» ACTIVITY
Reproduce exactly, from the data that follows, the line with "89 | 710.7 |", the line with "compound gates | 81 | 81 | 16.87", and every line that lies between them.

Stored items
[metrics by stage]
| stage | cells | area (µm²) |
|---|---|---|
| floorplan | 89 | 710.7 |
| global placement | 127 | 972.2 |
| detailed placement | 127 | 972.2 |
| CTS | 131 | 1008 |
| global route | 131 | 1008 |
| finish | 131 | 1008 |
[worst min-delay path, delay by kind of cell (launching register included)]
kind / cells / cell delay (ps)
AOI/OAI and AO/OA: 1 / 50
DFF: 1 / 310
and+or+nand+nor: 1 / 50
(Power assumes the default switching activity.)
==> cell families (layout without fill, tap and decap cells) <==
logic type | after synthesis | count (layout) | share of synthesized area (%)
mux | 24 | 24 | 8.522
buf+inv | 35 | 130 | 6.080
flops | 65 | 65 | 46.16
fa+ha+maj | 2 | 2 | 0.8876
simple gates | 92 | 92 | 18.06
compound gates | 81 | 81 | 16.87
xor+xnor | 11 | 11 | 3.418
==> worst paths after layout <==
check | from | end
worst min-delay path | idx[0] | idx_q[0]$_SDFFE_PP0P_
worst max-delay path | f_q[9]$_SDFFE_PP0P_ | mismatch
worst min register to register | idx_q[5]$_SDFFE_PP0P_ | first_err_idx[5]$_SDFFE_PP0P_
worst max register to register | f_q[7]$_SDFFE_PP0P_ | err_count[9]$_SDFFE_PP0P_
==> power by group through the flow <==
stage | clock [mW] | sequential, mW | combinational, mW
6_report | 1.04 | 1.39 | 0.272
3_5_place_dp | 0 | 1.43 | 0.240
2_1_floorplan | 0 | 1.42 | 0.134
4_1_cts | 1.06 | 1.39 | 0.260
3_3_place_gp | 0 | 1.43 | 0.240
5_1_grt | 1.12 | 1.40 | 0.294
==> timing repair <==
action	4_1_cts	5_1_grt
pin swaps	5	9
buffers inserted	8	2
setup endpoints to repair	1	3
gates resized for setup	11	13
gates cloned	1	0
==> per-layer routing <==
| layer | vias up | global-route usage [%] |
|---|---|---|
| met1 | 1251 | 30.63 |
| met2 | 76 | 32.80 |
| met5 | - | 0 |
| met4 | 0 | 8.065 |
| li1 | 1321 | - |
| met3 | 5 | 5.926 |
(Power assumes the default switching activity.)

--

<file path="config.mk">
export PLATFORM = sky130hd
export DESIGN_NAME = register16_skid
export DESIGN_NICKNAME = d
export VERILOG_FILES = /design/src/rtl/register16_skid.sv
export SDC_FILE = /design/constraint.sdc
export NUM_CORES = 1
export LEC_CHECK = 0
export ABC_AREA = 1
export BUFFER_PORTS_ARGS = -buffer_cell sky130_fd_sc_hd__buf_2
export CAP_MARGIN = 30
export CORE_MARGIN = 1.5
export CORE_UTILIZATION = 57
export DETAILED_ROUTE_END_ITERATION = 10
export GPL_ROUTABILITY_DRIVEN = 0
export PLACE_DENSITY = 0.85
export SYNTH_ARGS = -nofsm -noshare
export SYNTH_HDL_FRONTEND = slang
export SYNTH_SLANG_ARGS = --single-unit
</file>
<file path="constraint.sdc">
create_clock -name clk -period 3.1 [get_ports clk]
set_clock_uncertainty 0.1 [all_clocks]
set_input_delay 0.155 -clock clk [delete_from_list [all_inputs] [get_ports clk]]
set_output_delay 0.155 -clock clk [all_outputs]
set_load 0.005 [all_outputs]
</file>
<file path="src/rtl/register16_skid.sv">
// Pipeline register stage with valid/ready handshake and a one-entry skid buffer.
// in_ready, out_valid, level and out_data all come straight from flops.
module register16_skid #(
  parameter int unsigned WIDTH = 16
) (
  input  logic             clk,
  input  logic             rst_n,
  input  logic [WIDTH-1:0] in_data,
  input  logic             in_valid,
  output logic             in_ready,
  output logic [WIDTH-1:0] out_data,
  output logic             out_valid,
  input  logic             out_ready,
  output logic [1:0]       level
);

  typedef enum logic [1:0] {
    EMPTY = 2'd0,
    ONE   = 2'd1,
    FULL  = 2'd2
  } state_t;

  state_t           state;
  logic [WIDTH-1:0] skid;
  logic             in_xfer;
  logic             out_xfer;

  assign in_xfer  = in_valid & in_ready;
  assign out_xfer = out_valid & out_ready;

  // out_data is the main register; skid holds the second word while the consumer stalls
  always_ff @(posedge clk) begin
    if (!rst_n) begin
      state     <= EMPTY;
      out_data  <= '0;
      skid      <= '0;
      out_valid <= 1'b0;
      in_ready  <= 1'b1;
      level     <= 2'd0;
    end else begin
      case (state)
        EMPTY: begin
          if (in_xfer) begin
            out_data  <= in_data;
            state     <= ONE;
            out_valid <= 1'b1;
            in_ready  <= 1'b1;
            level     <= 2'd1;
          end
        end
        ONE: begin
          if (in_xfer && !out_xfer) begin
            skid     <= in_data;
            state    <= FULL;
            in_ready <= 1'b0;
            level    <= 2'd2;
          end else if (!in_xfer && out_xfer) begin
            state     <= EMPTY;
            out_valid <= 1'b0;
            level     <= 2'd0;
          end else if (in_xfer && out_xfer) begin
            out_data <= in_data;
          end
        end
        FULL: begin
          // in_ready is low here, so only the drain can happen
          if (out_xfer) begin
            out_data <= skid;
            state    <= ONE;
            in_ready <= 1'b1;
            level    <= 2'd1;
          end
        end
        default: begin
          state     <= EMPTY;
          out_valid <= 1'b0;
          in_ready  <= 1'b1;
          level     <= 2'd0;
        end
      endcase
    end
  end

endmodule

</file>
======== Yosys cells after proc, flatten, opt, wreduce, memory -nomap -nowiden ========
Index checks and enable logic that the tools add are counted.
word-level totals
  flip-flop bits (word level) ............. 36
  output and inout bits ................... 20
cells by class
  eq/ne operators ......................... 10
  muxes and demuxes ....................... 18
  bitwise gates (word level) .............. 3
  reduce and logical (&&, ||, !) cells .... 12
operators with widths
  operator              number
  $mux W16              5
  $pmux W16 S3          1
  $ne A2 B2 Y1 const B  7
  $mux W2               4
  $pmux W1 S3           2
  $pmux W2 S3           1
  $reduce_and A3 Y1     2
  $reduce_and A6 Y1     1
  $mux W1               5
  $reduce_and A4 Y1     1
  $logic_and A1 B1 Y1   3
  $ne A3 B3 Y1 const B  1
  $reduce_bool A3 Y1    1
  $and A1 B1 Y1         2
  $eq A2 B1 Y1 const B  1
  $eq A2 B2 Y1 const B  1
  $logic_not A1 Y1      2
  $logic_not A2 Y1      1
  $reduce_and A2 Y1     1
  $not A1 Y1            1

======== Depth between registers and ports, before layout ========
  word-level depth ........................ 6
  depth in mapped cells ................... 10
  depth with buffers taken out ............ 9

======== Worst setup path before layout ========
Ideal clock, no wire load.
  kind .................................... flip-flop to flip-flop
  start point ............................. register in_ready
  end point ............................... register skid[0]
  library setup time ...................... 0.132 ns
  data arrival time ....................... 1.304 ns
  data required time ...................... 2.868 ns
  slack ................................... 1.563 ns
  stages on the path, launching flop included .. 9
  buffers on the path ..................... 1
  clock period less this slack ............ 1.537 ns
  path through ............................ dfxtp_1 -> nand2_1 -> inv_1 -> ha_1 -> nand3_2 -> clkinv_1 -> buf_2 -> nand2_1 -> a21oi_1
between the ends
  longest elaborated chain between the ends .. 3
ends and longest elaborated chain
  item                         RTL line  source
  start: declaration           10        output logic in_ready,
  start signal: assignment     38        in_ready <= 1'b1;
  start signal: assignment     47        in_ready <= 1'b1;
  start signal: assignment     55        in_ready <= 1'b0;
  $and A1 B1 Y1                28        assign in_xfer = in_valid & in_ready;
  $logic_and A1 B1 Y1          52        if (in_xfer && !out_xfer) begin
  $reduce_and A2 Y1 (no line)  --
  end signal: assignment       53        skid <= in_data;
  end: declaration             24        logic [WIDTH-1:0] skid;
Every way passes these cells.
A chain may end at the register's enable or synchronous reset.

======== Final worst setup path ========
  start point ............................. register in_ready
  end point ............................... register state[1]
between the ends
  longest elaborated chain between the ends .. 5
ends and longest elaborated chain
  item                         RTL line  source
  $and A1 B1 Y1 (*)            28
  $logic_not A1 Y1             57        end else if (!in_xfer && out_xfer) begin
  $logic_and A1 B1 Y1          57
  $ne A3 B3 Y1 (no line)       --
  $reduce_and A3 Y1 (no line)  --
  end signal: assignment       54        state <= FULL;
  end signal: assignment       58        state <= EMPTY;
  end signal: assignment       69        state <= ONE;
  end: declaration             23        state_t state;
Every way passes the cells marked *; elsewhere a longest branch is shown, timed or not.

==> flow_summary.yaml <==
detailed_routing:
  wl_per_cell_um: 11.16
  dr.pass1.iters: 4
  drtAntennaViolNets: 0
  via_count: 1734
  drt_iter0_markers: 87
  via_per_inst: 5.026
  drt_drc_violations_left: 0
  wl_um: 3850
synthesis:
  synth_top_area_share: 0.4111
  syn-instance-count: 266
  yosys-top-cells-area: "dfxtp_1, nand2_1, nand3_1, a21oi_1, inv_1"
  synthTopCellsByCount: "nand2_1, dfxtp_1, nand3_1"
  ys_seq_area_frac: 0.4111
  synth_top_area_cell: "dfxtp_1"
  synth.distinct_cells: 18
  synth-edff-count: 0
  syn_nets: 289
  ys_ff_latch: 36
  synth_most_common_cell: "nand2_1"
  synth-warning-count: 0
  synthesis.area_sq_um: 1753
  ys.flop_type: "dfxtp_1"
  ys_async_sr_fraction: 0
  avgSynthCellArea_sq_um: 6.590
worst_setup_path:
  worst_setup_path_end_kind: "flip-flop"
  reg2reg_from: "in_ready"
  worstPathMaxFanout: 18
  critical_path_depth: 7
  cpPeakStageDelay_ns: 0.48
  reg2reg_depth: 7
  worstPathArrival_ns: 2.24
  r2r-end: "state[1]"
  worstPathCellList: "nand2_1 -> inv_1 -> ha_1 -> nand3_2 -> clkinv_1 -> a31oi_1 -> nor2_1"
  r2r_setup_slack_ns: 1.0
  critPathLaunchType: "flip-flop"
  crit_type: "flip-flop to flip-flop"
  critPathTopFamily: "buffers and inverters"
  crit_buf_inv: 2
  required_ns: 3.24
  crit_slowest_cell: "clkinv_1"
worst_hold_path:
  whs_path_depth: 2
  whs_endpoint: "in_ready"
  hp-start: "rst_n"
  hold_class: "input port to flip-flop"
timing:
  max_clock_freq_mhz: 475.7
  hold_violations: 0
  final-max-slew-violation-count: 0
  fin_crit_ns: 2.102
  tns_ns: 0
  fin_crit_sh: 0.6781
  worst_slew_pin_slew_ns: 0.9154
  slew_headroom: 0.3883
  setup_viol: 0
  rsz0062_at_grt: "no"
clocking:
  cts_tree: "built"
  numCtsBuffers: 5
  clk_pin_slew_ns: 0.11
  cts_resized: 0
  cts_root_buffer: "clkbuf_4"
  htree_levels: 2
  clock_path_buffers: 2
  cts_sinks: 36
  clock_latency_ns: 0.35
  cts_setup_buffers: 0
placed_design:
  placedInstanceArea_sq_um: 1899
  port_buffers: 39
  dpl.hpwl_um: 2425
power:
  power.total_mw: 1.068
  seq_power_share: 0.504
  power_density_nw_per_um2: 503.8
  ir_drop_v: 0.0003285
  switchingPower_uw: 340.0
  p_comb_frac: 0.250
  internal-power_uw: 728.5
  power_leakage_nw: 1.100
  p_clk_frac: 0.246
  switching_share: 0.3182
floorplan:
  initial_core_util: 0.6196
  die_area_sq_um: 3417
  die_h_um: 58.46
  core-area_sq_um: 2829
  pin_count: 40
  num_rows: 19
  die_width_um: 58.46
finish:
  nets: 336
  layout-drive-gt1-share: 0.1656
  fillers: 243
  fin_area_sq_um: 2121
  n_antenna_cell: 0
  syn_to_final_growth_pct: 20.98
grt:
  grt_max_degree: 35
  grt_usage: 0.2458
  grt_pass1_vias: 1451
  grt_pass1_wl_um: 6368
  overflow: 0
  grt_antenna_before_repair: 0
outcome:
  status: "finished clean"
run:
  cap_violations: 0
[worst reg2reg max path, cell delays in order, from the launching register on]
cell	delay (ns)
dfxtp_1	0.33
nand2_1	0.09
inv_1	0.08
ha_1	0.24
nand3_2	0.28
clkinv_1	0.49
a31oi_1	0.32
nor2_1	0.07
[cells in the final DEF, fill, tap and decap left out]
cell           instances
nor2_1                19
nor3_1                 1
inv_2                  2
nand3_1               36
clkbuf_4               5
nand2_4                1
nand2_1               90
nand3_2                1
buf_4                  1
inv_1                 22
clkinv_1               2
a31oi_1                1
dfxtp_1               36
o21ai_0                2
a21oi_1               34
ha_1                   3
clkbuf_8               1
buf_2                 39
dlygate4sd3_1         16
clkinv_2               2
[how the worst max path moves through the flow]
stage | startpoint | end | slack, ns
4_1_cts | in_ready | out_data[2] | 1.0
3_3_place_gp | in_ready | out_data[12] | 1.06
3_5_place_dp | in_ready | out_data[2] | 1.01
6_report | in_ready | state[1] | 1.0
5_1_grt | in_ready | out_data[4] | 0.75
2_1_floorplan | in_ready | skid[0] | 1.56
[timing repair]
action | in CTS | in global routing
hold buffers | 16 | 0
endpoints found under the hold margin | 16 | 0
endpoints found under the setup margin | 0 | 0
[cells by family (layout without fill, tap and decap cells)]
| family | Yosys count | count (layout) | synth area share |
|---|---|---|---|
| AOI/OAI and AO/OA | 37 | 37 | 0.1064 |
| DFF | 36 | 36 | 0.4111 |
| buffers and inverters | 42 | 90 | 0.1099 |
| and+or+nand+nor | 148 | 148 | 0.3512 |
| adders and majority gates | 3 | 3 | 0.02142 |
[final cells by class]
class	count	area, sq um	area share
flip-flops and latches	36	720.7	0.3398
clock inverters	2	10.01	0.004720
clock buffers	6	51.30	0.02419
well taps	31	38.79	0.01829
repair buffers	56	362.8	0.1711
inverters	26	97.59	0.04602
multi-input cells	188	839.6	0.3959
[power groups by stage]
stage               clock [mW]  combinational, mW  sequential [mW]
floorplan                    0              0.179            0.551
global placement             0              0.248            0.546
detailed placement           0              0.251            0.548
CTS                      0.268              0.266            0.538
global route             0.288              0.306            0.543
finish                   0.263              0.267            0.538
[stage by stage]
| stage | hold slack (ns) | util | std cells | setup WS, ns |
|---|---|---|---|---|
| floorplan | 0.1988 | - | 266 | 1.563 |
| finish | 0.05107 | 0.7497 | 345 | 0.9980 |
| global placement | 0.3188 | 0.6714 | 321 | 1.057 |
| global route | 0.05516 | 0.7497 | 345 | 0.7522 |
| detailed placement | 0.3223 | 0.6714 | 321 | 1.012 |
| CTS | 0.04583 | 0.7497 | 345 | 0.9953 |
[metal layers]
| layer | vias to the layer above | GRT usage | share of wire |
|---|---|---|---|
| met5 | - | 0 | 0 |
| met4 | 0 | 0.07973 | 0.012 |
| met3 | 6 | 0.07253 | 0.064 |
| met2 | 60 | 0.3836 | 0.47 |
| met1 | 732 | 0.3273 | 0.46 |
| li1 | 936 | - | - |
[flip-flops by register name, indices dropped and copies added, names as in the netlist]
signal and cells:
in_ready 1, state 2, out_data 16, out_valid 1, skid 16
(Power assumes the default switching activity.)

» EXPECTED ANSWER
| floorplan | 89 | 710.7 |
| global placement | 127 | 972.2 |
| detailed placement | 127 | 972.2 |
| CTS | 131 | 1008 |
| global route | 131 | 1008 |
| finish | 131 | 1008 |
[worst min-delay path, delay by kind of cell (launching register included)]
kind / cells / cell delay (ps)
AOI/OAI and AO/OA: 1 / 50
DFF: 1 / 310
and+or+nand+nor: 1 / 50
(Power assumes the default switching activity.)
==> cell families (layout without fill, tap and decap cells) <==
logic type | after synthesis | count (layout) | share of synthesized area (%)
mux | 24 | 24 | 8.522
buf+inv | 35 | 130 | 6.080
flops | 65 | 65 | 46.16
fa+ha+maj | 2 | 2 | 0.8876
simple gates | 92 | 92 | 18.06
compound gates | 81 | 81 | 16.87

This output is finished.